Chronic wide-spread pain and fibromyalgia
Chronic pain is very common in all European countries with a predominance of musculoskeletal problems. Wide-spread pain with muscle soreness, Fibromyalgia (FM), has a prevalence of about 1% in the adult populations, mostly females affected. Characteristically, multiple tender points are present and the patient has back or neck pain, and a number of associated problems including a high frequency of fatigue. FM patients often have a history of hypermobility and long-lasting regional pain, which at some time becomes generalized. While the pain may originally have been initiated in the peripheral tissue, a malfunctioning central nervous system must be involved in the process of chronification. Both afferent and efferent dysfunctions are suspected as well as changes in the central processing of stimuli. Evidence points to central sensitizations as an important neurophysiological aberration in the focal pain problems such as osteoarthritis or myofascial pain.

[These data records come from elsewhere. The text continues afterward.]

This is an optimization exercise on Yosys and OpenROAD, whose aim is small area, a short achievable clock period and few clock cycles per item, not a production implementation.
The RTL was checked by simulation tests, not by an equivalence proof against the original design.

**flow/design.v**
```verilog
`timescale 1ns / 1ps
module cnn_top (
    clk,
    rst_n,
    start,
    done,
    data_bram_wen, data_bram_addr, data_bram_din,
    weight_bram_wen, weight_bram_addr, weight_bram_din,
    feature_bram_wen, feature_bram_addr, feature_bram_din,
    dense_w_bram_wen, dense_w_bram_addr, dense_w_bram_din,
    final_class_out
);
    input             clk;
    input             rst_n;
    input             start;
    output reg        done;
    input             data_bram_wen;
    input      [3:0]  data_bram_addr;
    input      [7:0]  data_bram_din;
    input             weight_bram_wen;
    input      [3:0]  weight_bram_addr;
    input      [7:0]  weight_bram_din;
    input             feature_bram_wen;
    input      [4:0]  feature_bram_addr;
    input      [23:0] feature_bram_din;
    input             dense_w_bram_wen;
    input      [4:0]  dense_w_bram_addr;
    input      [7:0]  dense_w_bram_din;
    output     [1:0]  final_class_out;
    reg [3:0] cnt;                  
    wire busy = (cnt != 4'd0);
    always @(posedge clk or negedge rst_n) begin
        if (!rst_n) begin
            cnt  <= 4'd0;
            done <= 1'b0;
        end else begin
            if (!busy)
                cnt <= start ? 4'd1 : 4'd0;
            else
                cnt <= (cnt == 4'd8) ? 4'd0 : cnt + 4'd1;
            done <= (cnt == 4'd7);
        end
    end
    wire rot_w = busy && (cnt <= 4'd6);
    reg signed [7:0] x [0:7];
    reg signed [7:0] k [0:2];
    reg signed [7:0] w0 [0:5];
    reg signed [7:0] w1 [0:5];
    reg signed [7:0] w2 [0:5];
    integer i;
    always @(posedge clk) begin
        for (i = 0; i < 8; i = i + 1)
            if (data_bram_wen && data_bram_addr == i)
                x[i] <= data_bram_din;
            else if (busy)
                x[i] <= x[(i + 1) % 8];
        for (i = 0; i < 3; i = i + 1)
            if (weight_bram_wen && weight_bram_addr == i)
                k[i] <= weight_bram_din;
        for (i = 0; i < 6; i = i + 1) begin
            if (dense_w_bram_wen && dense_w_bram_addr == i)
                w0[i] <= dense_w_bram_din;
            else if (rot_w)
                w0[i] <= w0[(i + 1) % 6];
            if (dense_w_bram_wen && dense_w_bram_addr == i + 6)
                w1[i] <= dense_w_bram_din;
            else if (rot_w)
                w1[i] <= w1[(i + 1) % 6];
            if (dense_w_bram_wen && dense_w_bram_addr == i + 12)
                w2[i] <= dense_w_bram_din;
            else if (rot_w)
                w2[i] <= w2[(i + 1) % 6];
        end
    end
    wire signed [17:0] conv = x[0] * k[0] + x[1] * k[1] + x[2] * k[2];
    reg        [15:0] feat;
    reg signed [8:0]  d1, d2;
    always @(posedge clk) begin
        feat <= conv[17] ? 16'd0 : conv[15:0];
        d1   <= w0[0] - w1[0];
        d2   <= w0[0] - w2[0];
    end
    reg signed [27:0] acc1, acc2;
    wire first = (cnt == 4'd2);
    wire signed [16:0] feat_s = {1'b0, feat};
    always @(posedge clk) begin
        acc1 <= (first ? 28'sd0 : acc1) + feat_s * d1;
        acc2 <= (first ? 28'sd0 : acc2) + feat_s * d2;
    end
    assign final_class_out = (!acc1[27] && !acc2[27]) ? 2'd0 :
                             (acc2 >= acc1)           ? 2'd1 : 2'd2;
endmodule
```
**flow/run.sh**
```bash
#!/bin/bash
# synth_recipe.tcl (not shown) runs the flow's synth.tcl, then flattens the netlist and writes it again
# the make line also repeats each setting of config.mk as NAME=value (left out here)
make -C /OpenROAD-flow-scripts/flow DESIGN_CONFIG=/design/flow/config.mk WORK_HOME=/design/flow/orfs CLKGATE_MAP_FILE= SYNTH_SCRIPT=/design/flow/synth_recipe.tcl finish
```
**flow/config.mk**
```make
export PLATFORM = sky130hd
export DESIGN_NAME = cnn_top
export DESIGN_NICKNAME = cnn_top
export VERILOG_FILES = /design/flow/design.v
export SDC_FILE = /design/flow/constraint.sdc
export NUM_CORES = 4
export LEC_CHECK = 0
export CAP_MARGIN = 20
export CORE_MARGIN = 2
export CORE_UTILIZATION = 40
export PLACE_DENSITY = 0.6
export SLEW_MARGIN = 20
```
**flow/constraint.sdc**
```tcl
create_clock -name core_clock -period 7.0 [get_ports {clk}]
set_input_delay 1.4000 -clock core_clock [delete_from_list [all_inputs] [get_ports {clk}]]
set_output_delay 1.4000 -clock core_clock [all_outputs]
set_load 0.01 [all_outputs]
```
==> flow_summary.json <==
{
  "nets": 3943,
  "r2r_setup_slack_ns": 0.35,
  "synth_common_cells": "inv_1 (600), fa_1 (478), nand2_1 (304), ha_1 (279), edfxtp_1 (232)",
  "ios": 76,
  "cp.arrival_ns": 7.09,
  "synth-edff-count": 232,
  "antenna_found_initial": 2,
  "seq_area_frac_synth_pct": 27.11,
  "syn_inst": 3048,
  "dieArea_um2": 84320,
  "r2r_cells": 21,
  "vias": 20760,
  "start_util_pct": 40.21,
  "fmax_mhz": 150.3,
  "cp_num_cells": 21,
  "area_growth_pct": 10.07,
  "tns_ns": 0,
  "synth_fa_ha_area_share_pct": 39.81,
  "relSlewSlack_pct": 34.03,
  "critPathTopFamily": "adder cells",
  "synth_simple_gate_area_share_pct": 12.14,
  "hold_path_end": "cnt[0]$_DFF_PN0_",
  "synth_area_leaders": "fa_1 (29%), edfxtp_1 (21%), ha_1 (11%)",
  "drive_above_1_share_pct": 10.58,
  "synth_top_family_by_area": "adder cells",
  "worst_slew_pin_slew_ns": 0.9843,
  "routed_wl_mm": 73.56,
  "die_w_um": 290.4,
  "synth_compound_area_share_pct": 4.192,
  "crit_required_ns": 7.44,
  "setup-violations-final": 0,
  "hold_violations": 0,
  "first_iter_violations": 986,
  "regToRegStartpoint": "x[0][7]$_DFFE_PP_",
  "synth-seq-cells": 327,
  "cts_tree": "yes",
  "fin_crit_sh_pct": 95.06,
  "grt_max_degree": 26,
  "synth.mux.area_fraction_pct": 6.961,
  "yosysTopAreaCell": "fa_1",
  "cts_made_buffers": 42,
  "hp-start": "cnt[0]$_DFF_PN0_",
  "grt_pass1_wl_mm": 121.9,
  "worstHoldPathCells": 1,
  "synth-main-ff-cell": "edfxtp_1",
  "cpMaxStageDelayCell": "fa_1",
  "slew_violations": 0,
  "clkTransAtPathRegs_ns": 0.06,
  "grt_overflow": 0,
  "path_buf_inv": 6,
  "ant_nets": 0,
  "final_util_pct": 44.26,
  "synth_xor_xnor_area_share_pct": 2.029,
  "cp_common_cell": "fa_1",
  "routedWlPerCell_um": 17.44,
  "core-area_um2": 81580,
  "hold_buffers": 0,
  "syn_nets": 3878,
  "hp-class": "reg2reg",
  "worstPathMaxFanout": 16,
  "vias_per_cell": 4.923,
  "port_buffers": 45,
  "r2r-end": "feat[15]$_SDFF_PP0_",
  "drc_errors": 0,
  "synth_top_area_share_pct": 29.17,
  "critical_path_class": "reg2reg",
  "clock_latency_ns": 0.59,
  "gp_congestion": 0.8298,
  "h-tree-depth": 2,
  "drt-pass1-iter-count": 5,
  "cp-end-kind": "flop",
  "grt_pass1_vias": 22740,
  "antenna_cells": 0,
  "post-synth-top-count-cell": "inv_1",
  "cts-root-buf": "clkbuf_16",
  "syn_area_um2": 32800,
  "synth_async_sr_flop_share_pct": 1.529,
  "ys_warn_count": 6,
  "clockBufferDepth": 3,
  "run_status": "no timing/DRC/antenna violations",
  "fp.dieH_um": 290.4,
  "period_minus_slack_ns": 6.654,
  "dp_hpwl_mm": 59.29,
  "cts_num_sinks": 327,
  "grt_setup_unrepaired": "no",
  "worst_setup_path_start_kind": "flop",
  "crit_chain": "nand2_1 > inv_1 > fa_1 > inv_1 > fa_1 > fa_1 > inv_1 > fa_1 > inv_1 > fa_1 > fa_1 > fa_1 > inv_1 > ha_1 > nand3_1 > a211o_1 > and3_1 > o21a_1 > a211oi_4 > buf_12 > nor2_1",
  "skew_ns": 0.03580,
  "track_usage_pct": 18.28,
  "row_count": 105,
  "slowest_delay_ns": 0.64,
  "ys_types": 69,
  "cap_violations": 0,
  "synth_area_per_cell_um2": 10.76
}
-- cell usage in the layout (no fill, tap or decap), drive strengths merged, types with 17 or more instances in the layout --
cell           count
a21o              31
xor2              24
clkdlybuf4s50     45
and2             221
inv              605
nor2b             24
ha               279
dfxtp             90
nor2             113
clkbuf            57
mux2             201
fa               478
nand2b            55
buf               50
a211oi            17
xnor2             52
nor3              27
edfxtp           232
nand2            304
o21ai             49
a21oi             48
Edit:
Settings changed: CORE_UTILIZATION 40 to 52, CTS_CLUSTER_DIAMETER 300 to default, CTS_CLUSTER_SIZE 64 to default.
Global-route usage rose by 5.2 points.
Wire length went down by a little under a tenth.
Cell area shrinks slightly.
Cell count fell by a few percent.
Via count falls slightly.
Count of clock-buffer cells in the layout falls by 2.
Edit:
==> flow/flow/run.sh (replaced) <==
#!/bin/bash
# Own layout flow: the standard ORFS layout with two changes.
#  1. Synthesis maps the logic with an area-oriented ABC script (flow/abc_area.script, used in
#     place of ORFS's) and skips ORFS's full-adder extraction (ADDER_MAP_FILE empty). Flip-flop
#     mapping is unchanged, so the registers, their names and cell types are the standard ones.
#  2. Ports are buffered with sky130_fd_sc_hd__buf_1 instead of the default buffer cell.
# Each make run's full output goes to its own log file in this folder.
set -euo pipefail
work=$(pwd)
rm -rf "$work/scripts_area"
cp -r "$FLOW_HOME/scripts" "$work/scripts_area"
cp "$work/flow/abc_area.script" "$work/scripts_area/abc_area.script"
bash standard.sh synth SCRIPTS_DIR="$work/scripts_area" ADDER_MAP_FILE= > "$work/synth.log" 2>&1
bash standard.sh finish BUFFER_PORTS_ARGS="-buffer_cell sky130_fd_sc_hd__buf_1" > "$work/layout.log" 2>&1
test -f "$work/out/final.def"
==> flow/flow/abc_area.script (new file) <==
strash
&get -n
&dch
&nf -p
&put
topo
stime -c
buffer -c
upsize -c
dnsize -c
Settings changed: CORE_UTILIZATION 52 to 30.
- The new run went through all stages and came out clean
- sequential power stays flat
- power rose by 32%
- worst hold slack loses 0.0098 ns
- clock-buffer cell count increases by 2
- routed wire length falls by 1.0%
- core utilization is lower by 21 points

The PI is engaged in the follow-up of a large cohort of FM patients and performs studies of pain mechanisms in FM as well as other rheumatic diseases with chronic pain. The possible importance of pain for the outcome of therapy, both pharmacologic and non-pharmacologic interventions, is a special interest field. For these studies, the PI has developed a computerized cuff pressure equipment, DoloCuff, which is now tested and validated in various patient groups.